The bill's projected revenue figures vary depending on which analysis is cited. Warren's Senate release estimates the legislation would raise $2.75 trillion over ten years, based on projections from University of California, Berkeley economists Emmanuel Saez and Gabriel Zucman, who are renowned for their work on economic inequality. A newer Saez and Zucman analysis, however, puts the figure at $6.2 trillion over the next decade, more than double the earlier forecast. People on Forbes' list of the 400 richest Americans paid a lower effective tax rate than all other U.S. taxpayers, Saez and Zucman found in a 2025 research paper, helping explain why updated wealth levels produce a dramatically larger revenue estimate.
"While multi-millionaires and billionaires are getting richer and richer, families are getting squeezed by a rigged economy," Warren said in a statement. "My bill is about basic fairness and making the ultra-wealthy pay their fair share.
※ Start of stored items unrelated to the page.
Source: an optimization exercise on an open RTL-to-GDS flow (aim: small area, a short achievable clock period and few clock cycles per item). Production flows keep margins and buffers that such runs may drop. At most, simulation tests tie the RTL to the original design; equivalence was not proved. Power and IR drop assume default switching activity.

==> trial 18: inputs <==
==> flow/design.v <==
module tfv_frontend (
    input              clk,
    input              rst,             
    input              start,           
    input              clear,           
    input      [7:0]   codec_sel,       
    input      [1:0]   transport_sel,   
    input      [31:0]  buf_len,         
    output             mem_req,
    output     [10:0]  mem_addr,
    input              mem_gnt,
    input      [7:0]   mem_rdata,
    output     [1:0]   state,           
    output     [3:0]   err_code,
    output     [7:0]   err_detail,
    output     [31:0]  err_offset,
    output     [63:0]  err_expected,
    output     [63:0]  err_actual,
    output     [15:0]  crc_result,
    output     [7:0]   rec_count,
    output     [31:0]  rec_size,
    output             dg_valid,
    output     [15:0]  dg_packet_id,
    output     [7:0]   dg_seq_id,
    output     [15:0]  dg_decl_len,
    output     [119:0] dev_id
);
    localparam [1:0] ST_IDLE = 2'd0, ST_BUSY = 2'd1, ST_OK = 2'd2, ST_ERR = 2'd3;
    localparam [3:0] E_INVALID_PARAM = 4'd1, E_TOO_SHORT = 4'd2, E_LENGTH = 4'd3,
                     E_PREAMBLE = 4'd4, E_CHECKSUM = 4'd5, E_MARKER = 4'd6,
                     E_DEVID_LEN = 4'd7, E_CODEC = 4'd8, E_REC_COUNT = 4'd9;
    localparam [2:0] K_NONE  = 3'd0,
                     K_LEN   = 3'd1,    
                     K_PRE   = 3'd2,    
                     K_CODEC = 3'd3,    
                     K_N1    = 3'd4,    
                     K_N2    = 3'd5,    
                     K_IDL   = 3'd6,    
                     K_LAST  = 3'd7;    
    reg [1:0]   st;
    reg [7:0]   codec_r;
    reg [1:0]   tr_r;
    reg [31:0]  n_r;
    wire        dg = tr_r[0];
    reg         rq;
    reg [10:0]  ra;
    reg         pre;           
    reg         dv;            
    reg [2:0]   dk;            
    reg         dc;            
    reg [143:0] srn;           
    wire [143:0] sr = ~srn;
    reg [15:0]  crc;
    reg [7:0]   n1;
    reg         cm;            
    reg         nm;            
    reg [10:0]  q;
    reg [7:0]   rm;
    reg [3:0]   dcnt;
    reg         dact;
    reg         ep;            
    reg         fin;           
    reg         cbad;          
    reg [3:0]   code;
    reg [1:0]   sub;
    function [15:0] crc8;
        input [15:0] c;
        input [7:0]  b;
        integer k;
        begin
            crc8 = c ^ {8'h00, b};
            for (k = 0; k < 8; k = k + 1)
                crc8 = crc8[0] ? ((crc8 >> 1) ^ 16'hA001) : (crc8 >> 1);
        end
    endfunction
    wire [11:0] n12  = n_r[11:0];
    wire [12:0] nmk  = {1'b0, n12} - (dg ? 13'd2 : 13'd12);
    wire in_codec_ok = (codec_sel == 8'h08) || (codec_sel == 8'h8E) || (codec_sel == 8'h10);
    wire in_n_big    = (buf_len > 32'd2048);
    wire in_short    = transport_sel[0] ? (buf_len < 32'd2) : (buf_len < 32'd8);
    wire in_dg_pre   = (buf_len[11:0] >= 12'd26);
    wire take_start  = (st != ST_BUSY) && start && !clear;
    wire take_clear  = (st != ST_BUSY) && clear;
    wire [11:0] ra_inc = {1'b0, ra} + 12'd1;
    reg  [10:0] ra_nx;
    reg         rq_last;
    reg  [2:0]  rk;
    always @* begin
        ra_nx   = ra_inc[10:0];
        rq_last = 1'b0;
        rk      = K_NONE;
        if (!dg) begin
            if (ra == 11'd7) ra_nx = 11'd0;
            if (ra == 11'd3) ra_nx = 11'd8;
            rq_last = (ra_inc == n12);
            if (ra == 11'd7)      rk = K_LEN;
            else if (ra == 11'd3) rk = K_PRE;
            else if (ra == 11'd8) rk = K_CODEC;
            else if (ra == 11'd9) rk = K_N1;
            else if (rq_last)     rk = K_LAST;
        end else if (pre) begin
            if (ra == 11'd23)      begin ra_nx = 11'd24;      rk = K_CODEC; end
            else if (ra == 11'd24) begin ra_nx = nmk[10:0] + 11'd1; rk = K_N1; end
            else                   begin ra_nx = 11'd0;       rk = K_N2; end
        end else begin
            case (ra[4:0])
            5'd1: ra_nx = 11'd4;
            5'd4: ra_nx = 11'd6;
            5'd7: ra_nx = 11'd2;
            5'd3: ra_nx = 11'd5;
            5'd5: ra_nx = 11'd8;
            default: ;
            endcase
            rq_last = (ra == 11'd22) || (ra == 11'd1 && n12 < 12'd23);
            if (ra == 11'd1)       rk = K_LEN;
            else if (ra == 11'd4)  rk = K_PRE;
            else if (ra == 11'd7)  rk = K_IDL;
            else if (ra == 11'd22) rk = K_LAST;
        end
    end
    wire take = rq && mem_gnt;
    wire        proc  = (st == ST_BUSY) && dv && !ep && !fin;
    wire [7:0]  rd    = mem_rdata;
    wire [31:0] low   = {sr[23:0], rd};
    wire        len_eq = dg ? (low[15:0] == {4'd0, nmk[11:0]})
                            : (!nmk[12] && low == {20'd0, nmk[11:0]});
    wire [8:0]  dsh   = {rm, q[10]};
    wire        dfit  = dsh >= {1'b0, n1};
    wire [8:0]  dsub  = dsh - {1'b0, n1};
    wire        plen_lt3 = dg ? (n12 < 12'd26) : (n12 < 12'd15);
    wire        cb_now   = !dg && (low != {16'd0, crc});
    wire        n2_bad   = !dg && !cm && (sr[31:24] != n1);
    wire        fe_cb    = fin ? cbad : cb_now;
    wire        fe_nm    = fin ? nm : (nm || n2_bad);
    reg  [1:0]  fe_st;
    reg  [3:0]  fe_code;
    reg  [1:0]  fe_sub;
    always @* begin
        fe_st   = ST_ERR;
        fe_code = 4'd0;
        fe_sub  = 2'd0;
        if (fe_cb) begin
            fe_code = E_CHECKSUM;
        end else if (plen_lt3) begin
            fe_code = E_TOO_SHORT; fe_sub = 2'd2;
        end else if (cm) begin
            fe_code = E_CODEC;
        end else if (fe_nm) begin
            fe_code = E_REC_COUNT;
        end else if (n1 == 8'd0) begin
            if (q != 11'd0) begin
                fe_code = E_REC_COUNT; fe_sub = 2'd1;
            end else
                fe_st = ST_OK;
        end else if (rm != 8'd0) begin
            fe_code = E_REC_COUNT; fe_sub = 2'd2;
        end else
            fe_st = ST_OK;
    end
    wire [32:0] lexp = {1'b0, dg ? 16'd0 : sr[31:16], sr[15:0]} + (dg ? 33'd2 : 33'd12);
    always @(posedge clk) begin
        dv <= take;
        if (take) begin
            ra <= ra_nx;
            dk <= rk;
            dc <= !dg && (ra >= 11'd11) && !rq_last;
            if (dg && pre && ra != 11'd23 && ra != 11'd24)
                pre <= 1'b0;
            if (rq_last)
                rq <= 1'b0;
        end
        if (dact && st == ST_BUSY) begin
            rm   <= dfit ? dsub[7:0] : dsh[7:0];
            q    <= {q[9:0], dfit};
            dcnt <= dcnt - 4'd1;
            if (dcnt == 4'd0)
                dact <= 1'b0;
        end
        if (rst) begin
            st   <= ST_IDLE;
            rq   <= 1'b0;
            code <= 4'd0;
            crc  <= 16'd0;
        end else if (st != ST_BUSY) begin
            if (take_clear) begin
                st   <= ST_IDLE;
                code <= 4'd0;
                crc  <= 16'd0;
            end else if (take_start) begin
                st      <= ST_BUSY;
                codec_r <= codec_sel;
                tr_r    <= transport_sel;
                n_r     <= buf_len;
                crc     <= 16'd0;
                cm      <= 1'b0;
                nm      <= 1'b0;
                fin     <= 1'b0;
                dact    <= 1'b0;
                q       <= buf_len[10:0] - (transport_sel[0] ? 11'd26 : 11'd15);
                ep      <= 1'b1;
                rq      <= 1'b0;
                sub     <= 2'd0;
                if (!in_codec_ok) begin
                    code <= E_INVALID_PARAM; sub <= 2'd1;
                end else if (transport_sel[1]) begin
                    code <= E_INVALID_PARAM; sub <= 2'd2;
                end else if (in_n_big) begin
                    code <= E_INVALID_PARAM; sub <= 2'd3;
                end else if (in_short) begin
                    code <= E_TOO_SHORT;
                end else begin
                    code <= 4'd0;
                    ep   <= 1'b0;
                    rq   <= 1'b1;
                    if (!transport_sel[0]) begin
                        ra <= 11'd4; pre <= 1'b0;
                    end else if (in_dg_pre) begin
                        ra <= 11'd23; pre <= 1'b1;
                    end else begin
                        ra <= 11'd0; pre <= 1'b0;
                    end
                end
            end
        end else begin
            if (ep) begin
                st <= ST_ERR;
                if (code == E_LENGTH)
                    srn[32:0] <= ~lexp;
            end else if (fin) begin
                if (!dact) begin
                    st   <= fe_st;
                    code <= fe_code;
                    sub  <= fe_sub;
                end
            end else if (proc) begin
                srn <= {srn[135:0], ~rd};
                if (dc)
                    crc <= crc8(crc, sr[23:16]);
                case (dk)
                K_LEN: begin
                    if (!len_eq) begin
                        code <= E_LENGTH; ep <= 1'b1; rq <= 1'b0;
                    end else if (dg && n12 < 12'd23) begin
                        code <= E_TOO_SHORT; sub <= 2'd1; ep <= 1'b1; rq <= 1'b0;
                    end
                end
                K_PRE: begin
                    if (dg ? (rd != 8'd1) : (low != 32'd0)) begin
                        code <= dg ? E_MARKER : E_PREAMBLE; ep <= 1'b1; rq <= 1'b0;
                    end
                end
                K_IDL: begin
                    if (low[15:0] != 16'd15) begin
                        code <= E_DEVID_LEN; ep <= 1'b1; rq <= 1'b0;
                    end
                end
                K_CODEC: begin
                    if (rd != codec_r) begin
                        cm <= 1'b1; rm <= rd;
                    end
                end
                K_N1: begin
                    n1 <= rd;
                    if (rd != 8'd0 && !cm) begin
                        dact <= 1'b1; rm <= 8'd0; dcnt <= 4'd10;
                    end
                end
                K_N2: begin
                    if (!cm && rd != n1) begin
                        nm <= 1'b1; rm <= rd; dact <= 1'b0;
                    end
                end
                K_LAST: begin
                    cbad <= cb_now;
                    if (n2_bad) begin
                        nm <= 1'b1; rm <= sr[31:24]; dact <= 1'b0;
                    end
                    if (dact && !n2_bad) begin
                        fin <= 1'b1;
                    end else begin
                        st   <= fe_st;
                        code <= fe_code;
                        sub  <= fe_sub;
                    end
                end
                default: ;
                endcase
            end
        end
    end
    wire ok    = (st == ST_OK);
    wire dg_ok = ok && dg;
    wire c1 = (code == E_INVALID_PARAM);
    wire c2 = (code == E_TOO_SHORT);
    wire c3 = (code == E_LENGTH);
    wire c4 = (code == E_PREAMBLE);
    wire c5 = (code == E_CHECKSUM);
    wire c6 = (code == E_MARKER);
    wire c7 = (code == E_DEVID_LEN);
    wire c8 = (code == E_CODEC);
    wire c9 = (code == E_REC_COUNT);
    wire [10:0] pbase = dg ? 11'd23 : 11'd8;
    wire [10:0] n_off = n_r[10:0] - (c5 ? 11'd4 : dg ? 11'd1 : 11'd5);
    wire [1:0]  plen2 = dg ? n_r[1:0] + 2'd1 : n_r[1:0];
    reg [10:0] off;
    reg [32:0] exp_v;
    reg [31:0] act_v;
    always @* begin
        off   = 11'd0;
        exp_v = 33'd0;
        act_v = 32'd0;
        case (code)
        E_INVALID_PARAM: begin
            exp_v = (sub == 2'd3) ? 33'd2048 : 33'd0;
            act_v = (sub == 2'd1) ? {24'd0, codec_r} : (sub == 2'd2) ? {30'd0, tr_r} : n_r;
        end
        E_TOO_SHORT: begin
            if (sub == 2'd2) begin
                off = pbase; exp_v = 33'd3; act_v = {30'd0, plen2};
            end else begin
                exp_v = (sub == 2'd1) ? 33'd23 : dg ? 33'd2 : 33'd8;
                act_v = n_r;
            end
        end
        E_LENGTH: begin
            off = dg ? 11'd0 : 11'd4; exp_v = sr[32:0]; act_v = n_r;
        end
        E_PREAMBLE: begin
            act_v = sr[31:0];
        end
        E_CHECKSUM: begin
            off = n_off; exp_v = {17'd0, crc}; act_v = sr[31:0];
        end
        E_MARKER: begin
            off = 11'd4; exp_v = 33'd1; act_v = {24'd0, sr[7:0]};
        end
        E_DEVID_LEN: begin
            off = 11'd6; exp_v = 33'd15; act_v = {16'd0, sr[15:0]};
        end
        E_CODEC: begin
            off = pbase; exp_v = {25'd0, codec_r}; act_v = {24'd0, rm};
        end
        E_REC_COUNT: begin
            if (sub == 2'd0) begin
                off = n_off; exp_v = {25'd0, n1}; act_v = {24'd0, rm};
            end else begin
                off = pbase + 11'd2;
                act_v = (sub == 2'd1) ? {21'd0, q} : {24'd0, rm};
            end
        end
        default: ;
        endcase
    end
    assign mem_req      = rq;
    assign mem_addr     = ra;
    assign state        = st;
    assign err_code     = code;
    assign err_detail   = c1 ? {6'd0, sub} : 8'd0;
    assign err_offset   = {21'd0, off};
    assign err_expected = {31'd0, exp_v};
    assign err_actual   = {32'd0, act_v};
    assign crc_result   = crc;
    assign rec_count    = ok ? n1 : 8'd0;
    assign rec_size     = ok ? {21'd0, q} : 32'd0;
    assign dg_valid     = dg_ok;
    assign dg_packet_id = dg_ok ? sr[143:128] : 16'd0;
    assign dg_seq_id    = dg_ok ? sr[127:120] : 8'd0;
    assign dg_decl_len  = dg_ok ? {4'd0, nmk[11:0]} : 16'd0;
    assign dev_id       = dg_ok ? sr[119:0] : 120'd0;
endmodule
It's time for the government to stop listening to the richest of the rich and start working for working people."
The scale of wealth concentration driving those projections is stark. As of September, the nation's 905 billionaires were worth a combined $7.8 trillion, an increase of more than 25% from a year earlier, according to the progressive Institute for Policy Studies.

UC Berkeley economist Emmanuel Saez, whose research underpins the bill's revenue projections, offered unambiguous support. "A progressive wealth tax is the most direct policy tool to curb the growing concentration of wealth in the United States," Saez and Zucman said in a statement, adding that it "will also bring substantial and much needed tax revenue to address the many challenges the country is facing."
The bill has 10 Democratic co-sponsors in the Senate, including Sen. Chris Van Hollen of Maryland. In the House, Rep. Pramila Jayapal of Washington is the lead sponsor, with Rep. Brendan Boyle of Pennsylvania as co-lead, backed by 39 Democratic co-sponsors. Vermont Sen. Bernie Sanders is among the Senate co-sponsors. "The current tax code is rigged against working people and the middle class," Boyle said in a statement.
The legislation faces real obstacles beyond the current Republican-controlled Congress. A wealth tax would levy a 2% annual tax on households and trusts valued at between $50 million and $1 billion, with all net worth over $1 billion taxed at 3%, but administering such a tax presents significant practical challenges: the rich often hold assets that are difficult to value, from private businesses to art collections to complex trusts. Legal questions add another layer of uncertainty. A 2024 Supreme Court ruling led legal scholar Galle and other constitutional experts to conclude the Court could potentially rule both wealth taxes and mark-to-market taxes unconstitutional, according to reporting by the San Francisco Examiner.
Washington state recently passed a millionaires' tax, while New York City Mayor Zohran Mamdani wants to add a 2% tax on residents who earn over $1 million, signaling that Warren's federal proposal arrives alongside a broader push at multiple levels of government. Almost 60% of respondents to a 2025 poll by the Pew Research Center said tax rates should be higher on households with more than $400,000 in income.
Warren has introduced versions of this legislation in 2019 and 2021, each time without success. The 2026 bill carries the same fundamental architecture but a significantly larger price tag, a direct consequence of how much richer America's wealthiest families have become in the intervening years.